Having been sent to the local Morrison last Saturday on a mission to find four of these culinary delights, it honestly seems to be a male delicacy. I ended up eating two, daughters bf ate one and the Mrs and daughter couldn't manage one between them.
They truly are a thing of edible beauty.
Actually, that pretty much describes how I first ran across the monstrosity. An afternoon of playing hockey on a frozen lake in Stratford, 170ish kilometers East of Montréal. Only about -5C, but with a fairly decent breeze.
After the game, we adjourned to a local restaurant. They offered me a plate of poutine. I thought they were hazing me (being a Californian & all). But no, they were dead serious ... I was polite and sampled it. 'Orrible, 'orrible concept, kinda reminds me of the contents of the pig bins. Instead I went with the soup of the day (a delightful concoction of beef & barley with local greenhouse veg) and bread&butter, all made on the premises (including the butter!). Much more civilized.
"Poutine, by any name, is bloody disgusting."
Just to help clear up any confusion (if any), gravy in the UK and especially with Yorkshire pudding, is a thick beef gravy. British gravy is almost invariably brown. What passes for "gravy" in the US seems to vary quite wildly even in the same locality, let alone across the rest of the USA. Biscuits and gravy being a prime example of something we'd have difficulty even understanding over here without visual aids.
But in Yorkshire they have chips and scraps*, which are very hard to come by this side of the Pennines.
If only we could have a fusion food of local chips and gravy with foreign exotic scraps from yonder.
* scraps, aka bits: The bits of batter that falls off the fish in the fryer. Big mound of that with chips is the only good thing to ever come out of Yorkshire.
@ disgustedetc, We used to have chips and bits in South London when I was a kid in the '50s and '60s, and still going last time I was in the UK.
I was always under the impression that gravy on chips was a Brummy thing as I was offered it every time we went into a chippy in the midlands when I was working installing hyper market refrigeration systems in the late '70s, my mate thought putiing gravy on chips should carry the death sentence.
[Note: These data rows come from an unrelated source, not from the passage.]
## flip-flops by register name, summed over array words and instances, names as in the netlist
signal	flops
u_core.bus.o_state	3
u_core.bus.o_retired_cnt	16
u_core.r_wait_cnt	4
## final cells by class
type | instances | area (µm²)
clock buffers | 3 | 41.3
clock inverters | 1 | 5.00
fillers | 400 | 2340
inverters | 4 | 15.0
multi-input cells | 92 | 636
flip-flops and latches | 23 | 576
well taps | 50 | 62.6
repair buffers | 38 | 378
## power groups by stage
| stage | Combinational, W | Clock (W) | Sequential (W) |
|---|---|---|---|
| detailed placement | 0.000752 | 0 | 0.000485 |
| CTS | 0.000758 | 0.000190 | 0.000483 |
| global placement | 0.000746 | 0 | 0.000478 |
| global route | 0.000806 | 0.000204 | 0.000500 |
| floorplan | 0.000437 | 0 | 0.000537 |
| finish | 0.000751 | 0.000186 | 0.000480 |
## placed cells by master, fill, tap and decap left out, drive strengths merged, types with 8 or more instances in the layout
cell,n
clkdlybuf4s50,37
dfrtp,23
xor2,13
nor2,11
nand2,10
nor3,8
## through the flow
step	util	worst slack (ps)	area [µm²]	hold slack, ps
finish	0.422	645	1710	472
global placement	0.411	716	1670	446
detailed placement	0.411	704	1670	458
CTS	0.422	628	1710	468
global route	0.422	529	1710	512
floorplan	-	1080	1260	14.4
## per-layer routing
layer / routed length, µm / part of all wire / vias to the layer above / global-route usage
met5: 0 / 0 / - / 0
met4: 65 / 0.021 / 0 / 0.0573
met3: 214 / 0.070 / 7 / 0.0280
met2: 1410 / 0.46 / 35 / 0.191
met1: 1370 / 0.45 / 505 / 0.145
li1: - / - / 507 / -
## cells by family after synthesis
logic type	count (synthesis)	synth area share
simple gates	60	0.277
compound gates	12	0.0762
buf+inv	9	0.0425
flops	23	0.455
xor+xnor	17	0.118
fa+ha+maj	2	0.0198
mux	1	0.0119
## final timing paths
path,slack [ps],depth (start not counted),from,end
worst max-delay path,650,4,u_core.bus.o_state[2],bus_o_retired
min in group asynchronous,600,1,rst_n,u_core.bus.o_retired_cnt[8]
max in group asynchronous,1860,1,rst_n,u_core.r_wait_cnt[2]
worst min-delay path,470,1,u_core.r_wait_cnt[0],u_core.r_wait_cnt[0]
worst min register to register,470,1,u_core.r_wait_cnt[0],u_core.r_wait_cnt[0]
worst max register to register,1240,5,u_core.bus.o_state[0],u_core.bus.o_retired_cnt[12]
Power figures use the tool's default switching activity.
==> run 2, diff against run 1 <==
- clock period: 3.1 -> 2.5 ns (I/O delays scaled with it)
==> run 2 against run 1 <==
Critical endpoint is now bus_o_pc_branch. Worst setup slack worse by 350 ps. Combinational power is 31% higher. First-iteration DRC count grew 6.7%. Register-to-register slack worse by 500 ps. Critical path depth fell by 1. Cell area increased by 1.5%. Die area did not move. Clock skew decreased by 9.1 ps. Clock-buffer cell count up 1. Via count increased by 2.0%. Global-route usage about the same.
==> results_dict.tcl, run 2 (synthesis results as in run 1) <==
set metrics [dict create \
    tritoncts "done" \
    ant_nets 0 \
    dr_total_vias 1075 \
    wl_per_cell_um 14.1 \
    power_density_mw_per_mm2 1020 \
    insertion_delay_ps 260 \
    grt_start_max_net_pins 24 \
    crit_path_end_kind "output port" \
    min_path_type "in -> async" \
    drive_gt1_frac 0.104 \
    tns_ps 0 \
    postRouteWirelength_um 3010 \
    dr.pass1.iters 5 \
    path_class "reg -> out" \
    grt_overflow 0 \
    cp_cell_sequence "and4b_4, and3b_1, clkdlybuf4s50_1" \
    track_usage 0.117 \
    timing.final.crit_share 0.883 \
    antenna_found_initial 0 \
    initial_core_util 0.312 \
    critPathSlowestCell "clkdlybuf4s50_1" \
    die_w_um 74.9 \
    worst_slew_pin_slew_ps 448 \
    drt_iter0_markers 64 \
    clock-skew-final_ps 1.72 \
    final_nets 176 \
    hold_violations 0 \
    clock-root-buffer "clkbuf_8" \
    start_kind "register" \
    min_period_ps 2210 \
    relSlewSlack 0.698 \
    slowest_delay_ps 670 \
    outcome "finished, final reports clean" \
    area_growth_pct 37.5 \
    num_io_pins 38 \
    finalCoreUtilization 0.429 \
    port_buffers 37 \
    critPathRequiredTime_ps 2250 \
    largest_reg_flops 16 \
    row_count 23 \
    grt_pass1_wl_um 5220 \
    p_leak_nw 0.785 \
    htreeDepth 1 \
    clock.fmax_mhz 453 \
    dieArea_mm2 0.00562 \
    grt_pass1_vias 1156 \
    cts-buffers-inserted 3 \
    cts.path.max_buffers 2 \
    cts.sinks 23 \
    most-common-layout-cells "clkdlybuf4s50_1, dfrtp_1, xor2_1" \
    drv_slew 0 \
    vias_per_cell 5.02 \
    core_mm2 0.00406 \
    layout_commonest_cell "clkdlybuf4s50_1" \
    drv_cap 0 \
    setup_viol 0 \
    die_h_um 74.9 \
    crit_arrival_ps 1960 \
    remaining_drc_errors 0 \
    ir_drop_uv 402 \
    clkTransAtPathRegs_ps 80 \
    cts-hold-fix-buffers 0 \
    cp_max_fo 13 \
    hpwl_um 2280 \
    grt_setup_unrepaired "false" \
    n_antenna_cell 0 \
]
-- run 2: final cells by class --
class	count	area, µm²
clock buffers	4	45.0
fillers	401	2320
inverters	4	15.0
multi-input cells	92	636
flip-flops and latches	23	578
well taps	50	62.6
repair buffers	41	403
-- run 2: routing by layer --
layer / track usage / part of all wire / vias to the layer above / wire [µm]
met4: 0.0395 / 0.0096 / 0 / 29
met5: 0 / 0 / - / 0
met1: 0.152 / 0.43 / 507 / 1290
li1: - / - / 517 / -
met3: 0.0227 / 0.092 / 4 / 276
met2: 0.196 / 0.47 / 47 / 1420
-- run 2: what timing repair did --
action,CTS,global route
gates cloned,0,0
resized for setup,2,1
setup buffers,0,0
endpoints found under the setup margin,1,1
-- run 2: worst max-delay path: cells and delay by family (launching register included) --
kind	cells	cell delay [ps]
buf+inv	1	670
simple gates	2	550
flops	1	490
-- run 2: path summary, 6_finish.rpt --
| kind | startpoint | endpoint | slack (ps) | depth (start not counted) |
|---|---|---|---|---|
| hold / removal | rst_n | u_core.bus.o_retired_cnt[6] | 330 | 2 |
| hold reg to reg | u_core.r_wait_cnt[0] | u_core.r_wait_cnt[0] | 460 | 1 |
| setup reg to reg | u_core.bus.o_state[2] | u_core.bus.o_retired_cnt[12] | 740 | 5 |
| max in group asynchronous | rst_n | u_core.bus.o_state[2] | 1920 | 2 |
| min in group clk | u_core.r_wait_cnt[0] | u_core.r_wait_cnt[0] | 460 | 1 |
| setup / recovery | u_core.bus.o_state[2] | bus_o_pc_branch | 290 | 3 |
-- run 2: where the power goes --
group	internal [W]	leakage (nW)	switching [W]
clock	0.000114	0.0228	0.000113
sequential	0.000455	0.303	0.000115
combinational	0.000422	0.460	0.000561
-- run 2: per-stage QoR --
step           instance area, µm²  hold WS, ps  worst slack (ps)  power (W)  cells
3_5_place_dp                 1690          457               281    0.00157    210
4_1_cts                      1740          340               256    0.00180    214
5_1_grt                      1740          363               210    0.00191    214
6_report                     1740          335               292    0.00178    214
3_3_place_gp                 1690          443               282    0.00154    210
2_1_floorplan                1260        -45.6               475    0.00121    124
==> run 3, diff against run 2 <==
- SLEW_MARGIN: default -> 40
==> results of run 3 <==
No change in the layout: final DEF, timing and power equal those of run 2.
--- src/rtl/uart_frame_timer.sv ---
// uart_frame_timer: inter-byte idle watchdog, expires after TIMEOUT enabled cycles without a clear
module uart_frame_timer #(
  parameter logic [15:0] TIMEOUT = 16'd50000
) (
  input  logic clk_50m,
  input  logic rst,
  input  logic clear,
  input  logic enable,
  output logic expired
);
  logic [15:0] cnt;
  // Count cycles while enabled; a clear restarts the idle window
  always_ff @(posedge clk_50m)
    cnt <= (rst || clear) ? 16'd0 : enable ? cnt + 16'd1 : cnt;
  assign expired = enable && cnt == TIMEOUT - 16'd1;
endmodule
===== src/rtl/fxp_alu_seq.sv =====
// Sequential sign-magnitude fixed-point ALU: single-pass add/sub, shift-add multiply,
// restoring divide, with saturation and divide-by-zero reporting.
module fxp_alu_seq #(
    parameter int N = 32,
    parameter int Q = 15
) (
    input  logic         clk,
    input  logic         rst,
    input  logic         start,
    input  logic [N-1:0] a,
    input  logic [N-1:0] b,
    input  logic [1:0]   opcode,
    output logic [N-1:0] c,
    output logic         done_flag,
    output logic         busy,
    output logic         ovf,
    output logic         div0
);

    // state | meaning
    // IDLE  | waiting for start, c/ovf/div0 hold last result
    // CALC  | operands latched, iterating until the counter reaches terminal count

    localparam int M  = N - 1;
    localparam int PW = 2 * N - 2;
    localparam int DW = N - 1 + Q;
    localparam int CW = $clog2(N + Q + 1);

    localparam logic [1:0] OP_ADD = 2'b00;
    localparam logic [1:0] OP_SUB = 2'b01;
    localparam logic [1:0] OP_MUL = 2'b10;
    localparam logic [1:0] OP_DIV = 2'b11;

    localparam logic [M-1:0] MAX_MAG = '1;

    typedef enum logic {IDLE, CALC} state_t;

    state_t         state;
    logic [1:0]     op;
    logic           sa, sb, zb;
    logic [M-1:0]   ma, mb, rem;
    logic [PW-1:0]  acc;
    logic [DW-1:0]  dq;
    logic [CW-1:0]  cnt;

    logic           sb_eff;
    logic [N-1:0]   add_sum;
    logic [N-1:0]   div_rt;
    logic           div_ge;
    logic [M-1:0]   div_diff;
    logic           res_sign, res_ovf, res_div0;
    logic [M-1:0]   res_mag;
    logic           accept;
    logic           unused_mul_lsbs;

    // Counter is loaded with L-1; the edge that finds it at zero publishes the result.
    function automatic logic [CW-1:0] lat_m1(input logic [1:0] op_i, input logic bzero);
        case (op_i)
            OP_MUL:  return CW'(N - 1);
            OP_DIV:  return bzero ? CW'(1) : CW'(N + Q - 1);
            default: return CW'(1);
        endcase
    endfunction

    // The finishing edge may also accept a new request, so held start streams operations.
    assign accept = start && ((state == IDLE) || (cnt == '0));

    assign unused_mul_lsbs = ^acc[Q-1:0];

    always_comb begin
        sb_eff   = (op == OP_SUB) ? ~sb : sb;
        add_sum  = {1'b0, ma} + {1'b0, mb};
        div_rt   = {rem, dq[DW-1]};
        div_ge   = div_rt >= {1'b0, mb};
        div_diff = div_rt[M-1:0] - mb;
        res_sign = 1'b0;
        res_mag  = '0;
        res_ovf  = 1'b0;
        res_div0 = 1'b0;
        case (op)
            OP_MUL: begin
                res_sign = sa ^ sb;
                if (|acc[PW-1:M+Q]) begin
                    res_mag = MAX_MAG;
                    res_ovf = 1'b1;
                end else begin
                    res_mag = acc[M+Q-1:Q];
                end
            end
            OP_DIV: begin
                res_sign = sa ^ sb;
                if (zb) begin
                    res_mag  = MAX_MAG;
                    res_div0 = 1'b1;
                end else if (|dq[DW-1:M]) begin
                    res_mag = MAX_MAG;
                    res_ovf = 1'b1;
                end else begin
                    res_mag = dq[M-1:0];
                end
            end
            default: begin
                if (sa == sb_eff) begin
                    res_sign = sa;
                    if (add_sum[N-1]) begin
                        res_mag = MAX_MAG;
                        res_ovf = 1'b1;
                    end else begin
                        res_mag = add_sum[M-1:0];
                    end
                end else if (ma >= mb) begin
                    res_sign = sa;
                    res_mag  = ma - mb;
                end else begin
                    res_sign = sb_eff;
                    res_mag  = mb - ma;
                end
            end
        endcase
        if (res_mag == '0)
            res_sign = 1'b0;
    end

    always_ff @(posedge clk or posedge rst) begin
        if (rst) begin
            state     <= IDLE;
            op        <= OP_ADD;
            sa        <= 1'b0;
            sb        <= 1'b0;
            zb        <= 1'b0;
            ma        <= '0;
            mb        <= '0;
            rem       <= '0;
            acc       <= '0;
            dq        <= '0;
            cnt       <= '0;
            c         <= '0;
            done_flag <= 1'b0;
            busy      <= 1'b0;
            ovf       <= 1'b0;
            div0      <= 1'b0;
        end else begin
            done_flag <= 1'b0;
            if (state == CALC) begin
                if (cnt == '0) begin
                    c         <= {res_sign, res_mag};
                    ovf       <= res_ovf;
                    div0      <= res_div0;
                    done_flag <= 1'b1;
                    busy      <= 1'b0;
                    state     <= IDLE;
                end else begin
                    cnt <= cnt - 1'b1;
                    if (op == OP_MUL) begin
                        acc <= (acc << 1) + (mb[M-1] ? {{(PW-M){1'b0}}, ma} : '0);
                        mb  <= mb << 1;
                    end else if (op == OP_DIV && !zb) begin
                        if (div_ge) begin
                            rem <= div_diff;
                            dq  <= {dq[DW-2:0], 1'b1};
                        end else begin
                            rem <= div_rt[M-1:0];
                            dq  <= {dq[DW-2:0], 1'b0};
                        end
                    end
                end
            end
            if (accept) begin
                op    <= opcode;
                sa    <= a[N-1];
                sb    <= b[N-1];
                ma    <= a[M-1:0];
                mb    <= b[M-1:0];
                zb    <= (opcode == OP_DIV) && (b[M-1:0] == '0);
                acc   <= '0;
                rem   <= '0;
                dq    <= {a[M-1:0], {Q{1'b0}}};
                cnt   <= lat_m1(opcode, b[M-1:0] == '0);
                busy  <= 1'b1;
                state <= CALC;
            end
        end
    end

endmodule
On the whole it wasn't too bad when the gravy was in a polystyrene cup so that you could dunk the chips if you wished (same with curry sauce but only from a Chinese chippy).
Scraps are certainly a thing west of the Pennines as well... I never went for gravy on chips when growing up, although due to being a fussy kid didn’t have proper roast dinners so didn’t have gravy on anything.
Now i’ve grown up & had some sense knocked in to me (ie Mrs refusing to let me get away with being a fussy bugger all my life!) I absolutely love proper roast dinners smothered in gravy, but still haven’t yet ventured in to having chips & gravy... or peawet* for that matter!
* scoop up some mushy peas from the pan, dribble the juices over the top of the chips, put the scoop of peas back in the pan!
"* scraps, aka bits: The bits of batter that falls off the fish in the fryer."
AKA batter, bits, batterbits and, according my late father, scramptions, although I never heard anyone but him call it by that name. BTW, this is Tyneside, north of Yorkshire, and every chippy will ask if you want it with your chips, no extra charge because basically it's "waste".
As others have said, scraps isn't just in God's own county. My Mum worked in a chippy as a part time thing before the last of us were old enough for nursery. She did scraps. And complains about the new frylite stuff they use, rather than the proper beef fat from the 70s. Although chippies round our way, in Bucks, don't seem to do us anymore.
Man, I miss those. I found myself wanting to look one up the other day and spent ages with the Reg's, um, great search engine...
Was there / will there ever be an edited collection of them, possibly with full colour photos and scratch-n-sniff previews, on paper? Because I might actually buy one.